Table7shows the solver settings used for all MBD simulations. These settings were selected as it had the best balance between speed and precision.

Table 7: Solver Settings

Setting

Value

Integrator

HHT

Formulation

I3

Hmax

1E-3

Interpolate

Yes

3.4 Acoustic Simulations

3.4.1 Acoustic Pre-Processing

The Adams2Actran plugin can use either the displacement/velocity/acceleration, or the modes and participation factors of the component as an input to calculate the acoustic behaviour. This feature is beneficial because the number of calculations required to be computed in Adams is reduced, which significantly reduces the computational time. A further benefit is that the results files are smaller, which reduces the latency within the Adams interface. A shrinkwrap mesh is required to do this in the frequency domain. For radiation analyses in air, one-way coupling is assumed.

The Adams2Actran plugin can create the acoustic meshes (see section2.4) automatically for simple geometries. However, the PTU was too complex, causing the automatic meshing to fail. Therefore, it was necessary to create the shrinkwrap mesh manually. This was done in the Actran interface.
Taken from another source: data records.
**src/rtl/wb_seq_ctrl_pkg.sv**
```systemverilog
// Shared Y86-64 write-back definitions: status codes, register IDs, icodes and the sequencer FSM states.
package wb_seq_ctrl_pkg;

  typedef enum logic [2:0] {
    STAT_AOK = 3'd1,
    STAT_HLT = 3'd2,
    STAT_ADR = 3'd3,
    STAT_INS = 3'd4
  } stat_t;

  localparam logic [3:0] RNONE = 4'hF;

  localparam logic [3:0] IHALT   = 4'h0;
  localparam logic [3:0] INOP    = 4'h1;
  localparam logic [3:0] IRRMOVQ = 4'h2;
  localparam logic [3:0] IIRMOVQ = 4'h3;
  localparam logic [3:0] IRMMOVQ = 4'h4;
  localparam logic [3:0] IMRMOVQ = 4'h5;
  localparam logic [3:0] IOPQ    = 4'h6;
  localparam logic [3:0] IJXX    = 4'h7;
  localparam logic [3:0] ICALL   = 4'h8;
  localparam logic [3:0] IRET    = 4'h9;
  localparam logic [3:0] IPUSHQ  = 4'hA;
  localparam logic [3:0] IPOPQ   = 4'hB;

  typedef enum logic [1:0] {
    ST_RUN  = 2'd0,
    ST_WR_M = 2'd1,
    ST_STOP = 2'd2
  } state_t;

endpackage

```
**src/rtl/wb_seq_ctrl_stat_decode.sv**
```systemverilog
// Combinational status priority encoder: memory error, then invalid instruction, then halt.
// Zero latency; no flow control of its own, so other pipeline stages can reuse it.
module wb_seq_ctrl_stat_decode
  import wb_seq_ctrl_pkg::*;
(
  input  logic [3:0] icode_i,
  input  logic       instr_valid_i,
  input  logic       imem_error_i,
  input  logic       dmem_error_i,
  output stat_t      stat_o
);

  always_comb begin
    stat_o = STAT_AOK;
    if (imem_error_i || dmem_error_i) begin
      stat_o = STAT_ADR;
    end else if (!instr_valid_i) begin
      stat_o = STAT_INS;
    end else if (icode_i == IHALT) begin
      stat_o = STAT_HLT;
    end
  end

endmodule

```
**src/rtl/wb_seq_ctrl.sv**
```systemverilog
// Write-back sequencer: one registered write 1 cycle after accept; a second valM write follows for dual-dest ops.
// Not ready while the second write is pending or after a fault; a valid input that is not accepted is dropped.
module wb_seq_ctrl
  import wb_seq_ctrl_pkg::*;
(
  input  logic        clk_i,
  input  logic        rst_n_i,
  input  logic        wb_valid_i,
  output logic        wb_ready_o,
  input  logic [3:0]  icode_i,
  input  logic [3:0]  dstE_i,
  input  logic [3:0]  dstM_i,
  input  logic [63:0] valE_i,
  input  logic [63:0] valM_i,
  input  logic        instr_valid_i,
  input  logic        imem_error_i,
  input  logic        dmem_error_i,
  output logic        rf_we_o,
  output logic [3:0]  rf_waddr_o,
  output logic [63:0] rf_wdata_o,
  output logic [2:0]  stat_o,
  output logic        halted_o
);

  state_t      state_q, state_d;
  stat_t       stat_q;
  stat_t       stat_dec;
  logic        we_q, we_d;
  logic [3:0]  waddr_q, waddr_d;
  logic [63:0] wdata_q, wdata_d;
  logic [3:0]  pend_addr_q;
  logic [63:0] pend_data_q;
  logic        accept;
  logic        e_vld, m_vld;

  wb_seq_ctrl_stat_decode u_stat_decode (
    .icode_i       (icode_i),
    .instr_valid_i (instr_valid_i),
    .imem_error_i  (imem_error_i),
    .dmem_error_i  (dmem_error_i),
    .stat_o        (stat_dec)
  );

  assign wb_ready_o = (state_q == ST_RUN);
  assign accept     = wb_valid_i && wb_ready_o;
  assign e_vld      = (dstE_i != RNONE);
  assign m_vld      = (dstM_i != RNONE);

  always_ff @(posedge clk_i or negedge rst_n_i) begin
    if (!rst_n_i) begin
      state_q     <= ST_RUN;
      stat_q      <= STAT_AOK;
      we_q        <= 1'b0;
      waddr_q     <= RNONE;
      wdata_q     <= '0;
      pend_addr_q <= RNONE;
      pend_data_q <= '0;
    end else begin
      state_q <= state_d;
      we_q    <= we_d;
      waddr_q <= waddr_d;
      wdata_q <= wdata_d;
      if (accept) begin
        stat_q      <= stat_dec;
        pend_addr_q <= dstM_i;
        pend_data_q <= valM_i;
      end
    end
  end

  always_comb begin
    state_d = state_q;
    we_d    = 1'b0;
    waddr_d = waddr_q;
    wdata_d = wdata_q;
    unique case (state_q)
      ST_RUN: begin
        if (accept) begin
          if (stat_dec != STAT_AOK) begin
            state_d = ST_STOP;
          end else if (e_vld && m_vld && (dstE_i != dstM_i)) begin
            state_d = ST_WR_M;
            we_d    = 1'b1;
            waddr_d = dstE_i;
            wdata_d = valE_i;
          end else if (m_vld) begin
            // Covers dstE==dstM: the memory value wins the single write.
            we_d    = 1'b1;
            waddr_d = dstM_i;
            wdata_d = valM_i;
          end else if (e_vld) begin
            we_d    = 1'b1;
            waddr_d = dstE_i;
            wdata_d = valE_i;
          end
        end
      end
      ST_WR_M: begin
        state_d = ST_RUN;
        we_d    = 1'b1;
        waddr_d = pend_addr_q;
        wdata_d = pend_data_q;
      end
      ST_STOP: state_d = ST_STOP;
      default: state_d = ST_RUN;
    endcase
  end

  assign rf_we_o    = we_q;
  assign rf_waddr_o = waddr_q;
  assign rf_wdata_o = wdata_q;
  assign stat_o     = stat_q;
  assign halted_o   = (state_q == ST_STOP);

endmodule

```
**config.mk**
```make
export PLATFORM = sky130hd
export DESIGN_NAME = wb_seq_ctrl
export DESIGN_NICKNAME = d
export VERILOG_FILES = /design/src/rtl/wb_seq_ctrl_pkg.sv /design/src/rtl/wb_seq_ctrl_stat_decode.sv /design/src/rtl/wb_seq_ctrl.sv
export SDC_FILE = /design/constraint.sdc
export NUM_CORES = 1
export LEC_CHECK = 0
export CORE_ASPECT_RATIO = 0.8
export CORE_MARGIN = 2
export CORE_UTILIZATION = 40
export CTS_BUF_LIST = sky130_fd_sc_hd__clkbuf_8
export DETAILED_ROUTE_END_ITERATION = 10
export GPL_TIMING_DRIVEN = 0
export PLACE_DENSITY = 0.74
export SLEW_MARGIN = 30
export SYNTH_ARGS = -nofsm -noshare
export SYNTH_HDL_FRONTEND = slang
export SYNTH_SLANG_ARGS = --single-unit
```
**constraint.sdc**
```tcl
create_clock -name clk_i -period 2.25 [get_ports clk_i]
set_clock_uncertainty 0.15 [all_clocks]
set_input_delay 0.225 -clock clk_i [delete_from_list [all_inputs] [get_ports clk_i]]
set_output_delay 0.225 -clock clk_i [all_outputs]
set_load 0.05 [all_outputs]
```
==> results.md <==
* CTS sink cnt at 142
* Overall power at 5.44 mW
* DIE AREA at 0.0171 mm2
* Sequential share of the synthesized area at 0.554
* Post-synthesis mux area share at 0.121
* DR pass1 iterations at 5
* Worst r2r src: state_q[1]$_DFFE_PN0P_
* Syn_nets at 718
* P_sw at 1.29 mW
* R2r setup slk at 0.09 ns
* XOR/XNOR Fraction of Synth Area at 0.00544
* Crit path buffers/inverters at 1
* Delay-heaviest family, CP: buffers and inverters
* All-layer global routing usage at 0.225
* Largest family of logic cells by synthesized area: compound AO/OA/AOI/OAI gates
* Clk root buf: clkbuf_8
* Final Hold Viols at 0
* Ys flop type: dfrtp_1
* Drt drc at 0
* Pre-CTS WS at -0.662 ns
* Fillers at 1316
* Combinational power share at 0.107
* Largest net degree at the start of global routing at 90
* Fin. max-slew vios at 0
* Antenna violations before repair at 0
* Ant diodes at 0
* Unrepaired setup endpoints after global routing: no
* Placer Congestion at 0.893
* R2r worst-path depth at 6
* Vias in the first global route at 5835
* Synth Register Bits at 142
* Row cnt at 41
* Final Cycle Share at 0.976
* Crit. End Element: primary output
* Max stage delay on crit path at 0.84 ns
* Lkg Pwr at 4.14 nW
* Commonest cells after routing, fill and taps aside: clkdlybuf4s50_1 (216), nand2_1 (138), dfrtp_1 (133), mux2_2 (69), o21ai_0 (65)
* Synth Area in Compound Gates at 0.177
* Die height at 117 um
* Synth-to-layout area growth at 46.3%
* IO buf count at 219
* DR vias/cell at 5.35
* Clk pwr share at 0.393
* Worst-path cell chain: clkdlybuf4s50_1
* Die Wd at 146 um
* Worst Setup Path Type: reg2out
* Final WL at 19.0 mm
* EDFF count, synth at 0
* Via count at 5580
* Count of different cell masters after synthesis at 37
* Status: completed
* MaxCap Viol Count at 0
* Setup crit start: stat_o[0]$_DFFE_PN1P_
* Synth Instances at 572
* Net count, final at 961
* Final WS setup at 0.0548 ns
* Mapped Area at 0.00644 mm2
* Critical path required time at 1.88 ns
* Slew HR at 0.548
* Initial Util at 0.409
* Clock latency on the worst-skew pair at 0.44 ns
* Drt initial violations at 392
* CP max-delay cell: clkdlybuf4s50_1
* Fin crit period at 2.20 ns
* Setup_tns at 0 ns
* Detail Placement HPWL at 13.7 mm
* Final design utilization at 0.598
* Syn. warnings at 0
* Layout cells sized above 1 at 0.184
* Data arrival, critical path at 1.82 ns
* GRT overflow at 0
* Worst r2r dst: rf_wdata_o[0]$_DFFE_PN0P_
* Flop pwr share at 0.500
* Worst Hold Class: in2async
* Fmax at 456 MHz
* Maximum vdd drop at 0.420 mV
* Mean post-synth cell area at 11.3 um2
* Switching Fraction at 0.237
* Async SR Flop Fraction at 1.00
* CTS max path bufs at 2
* Worst-path fanout max at 2
* Routed WL per cell at 18.3 um
* Total CTS buffers at 17
* WP depth at 1
* Clk slew on worst S/H paths at 0.08 ns
* Synth Area in Simple Gates at 0.106
* Htree depth at 4
* Worst setup SP type: register
* Core region area at 0.0157 mm2
* Critical path endpoint: stat_o[0]
* ANT nets after route at 0
* CTS tree: built
* Worst Tran Pin Value at 0.677 ns
* P per Cell Area at 577 mW/mm2
* First-pass GRT wire length at 30.7 mm
* Commonest non-fill, non-tap cell in the layout: clkdlybuf4s50_1
* Final setup violation count at 0
* IO Count at 220
* Pint at 4.15 mW
* Post-Synth Adder-Cell Area at 0
==> config.mk <==
export PLATFORM = sky130hd
export DESIGN_NAME = ks_adder_rr_arbiter
export DESIGN_NICKNAME = d
export VERILOG_FILES = /design/src/rtl/ks_adder_rr_arbiter.sv
export SDC_FILE = /design/constraint.sdc
export NUM_CORES = 1
export LEC_CHECK = 0
export CELL_PAD_IN_SITES_DETAIL_PLACEMENT = 1
export CELL_PAD_IN_SITES_GLOBAL_PLACEMENT = 2
export CORE_AREA = 5 5 152 154
export CTS_CLUSTER_DIAMETER = 30
export DETAILED_ROUTE_END_ITERATION = 8
export DIE_AREA = 0 0 157 159
export PLACE_DENSITY_LB_ADDON = 0.1
export SLEW_MARGIN = 30
export SYNTH_ARGS = -nofsm -noshare
export SYNTH_HDL_FRONTEND = slang
export SYNTH_HIERARCHICAL = 1
export SYNTH_SLANG_ARGS = --single-unit
==> constraint.sdc <==
create_clock -name clk -period 5.15 [get_ports clk]
set_clock_uncertainty 0.1 [all_clocks]
set_input_delay 1.03 -clock clk [delete_from_list [all_inputs] [get_ports clk]]
set_output_delay 1.03 -clock clk [all_outputs]
set_load 0.01 [all_outputs]
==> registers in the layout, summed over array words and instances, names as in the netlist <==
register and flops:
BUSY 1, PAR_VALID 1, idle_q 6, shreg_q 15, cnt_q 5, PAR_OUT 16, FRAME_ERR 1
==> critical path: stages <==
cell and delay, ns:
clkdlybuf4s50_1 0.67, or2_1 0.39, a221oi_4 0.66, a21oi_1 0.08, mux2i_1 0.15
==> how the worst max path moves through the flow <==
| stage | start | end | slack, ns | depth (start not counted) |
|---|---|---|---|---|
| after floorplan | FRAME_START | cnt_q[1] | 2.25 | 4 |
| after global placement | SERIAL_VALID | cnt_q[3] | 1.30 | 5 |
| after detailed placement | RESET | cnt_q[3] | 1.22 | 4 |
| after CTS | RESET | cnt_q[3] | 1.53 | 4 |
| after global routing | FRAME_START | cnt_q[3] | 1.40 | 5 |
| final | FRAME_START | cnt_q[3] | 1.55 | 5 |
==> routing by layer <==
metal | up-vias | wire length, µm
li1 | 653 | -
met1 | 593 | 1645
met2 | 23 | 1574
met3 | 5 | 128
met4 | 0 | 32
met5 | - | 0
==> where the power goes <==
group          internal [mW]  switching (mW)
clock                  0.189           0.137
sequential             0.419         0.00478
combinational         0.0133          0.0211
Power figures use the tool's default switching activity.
The wavelength computation tool within Actran was used to determine the size of the mesh required. The maximum frequency to be analysed was a key parameter. To simulate up to 2000 Hz an element size of 28.3 mm was required. An essential requirement for the shrink wrap is that it cannot enter the original mesh through holes and crevices because the vibrations will not be captured correctly. Therefore, all holes needed to be filled.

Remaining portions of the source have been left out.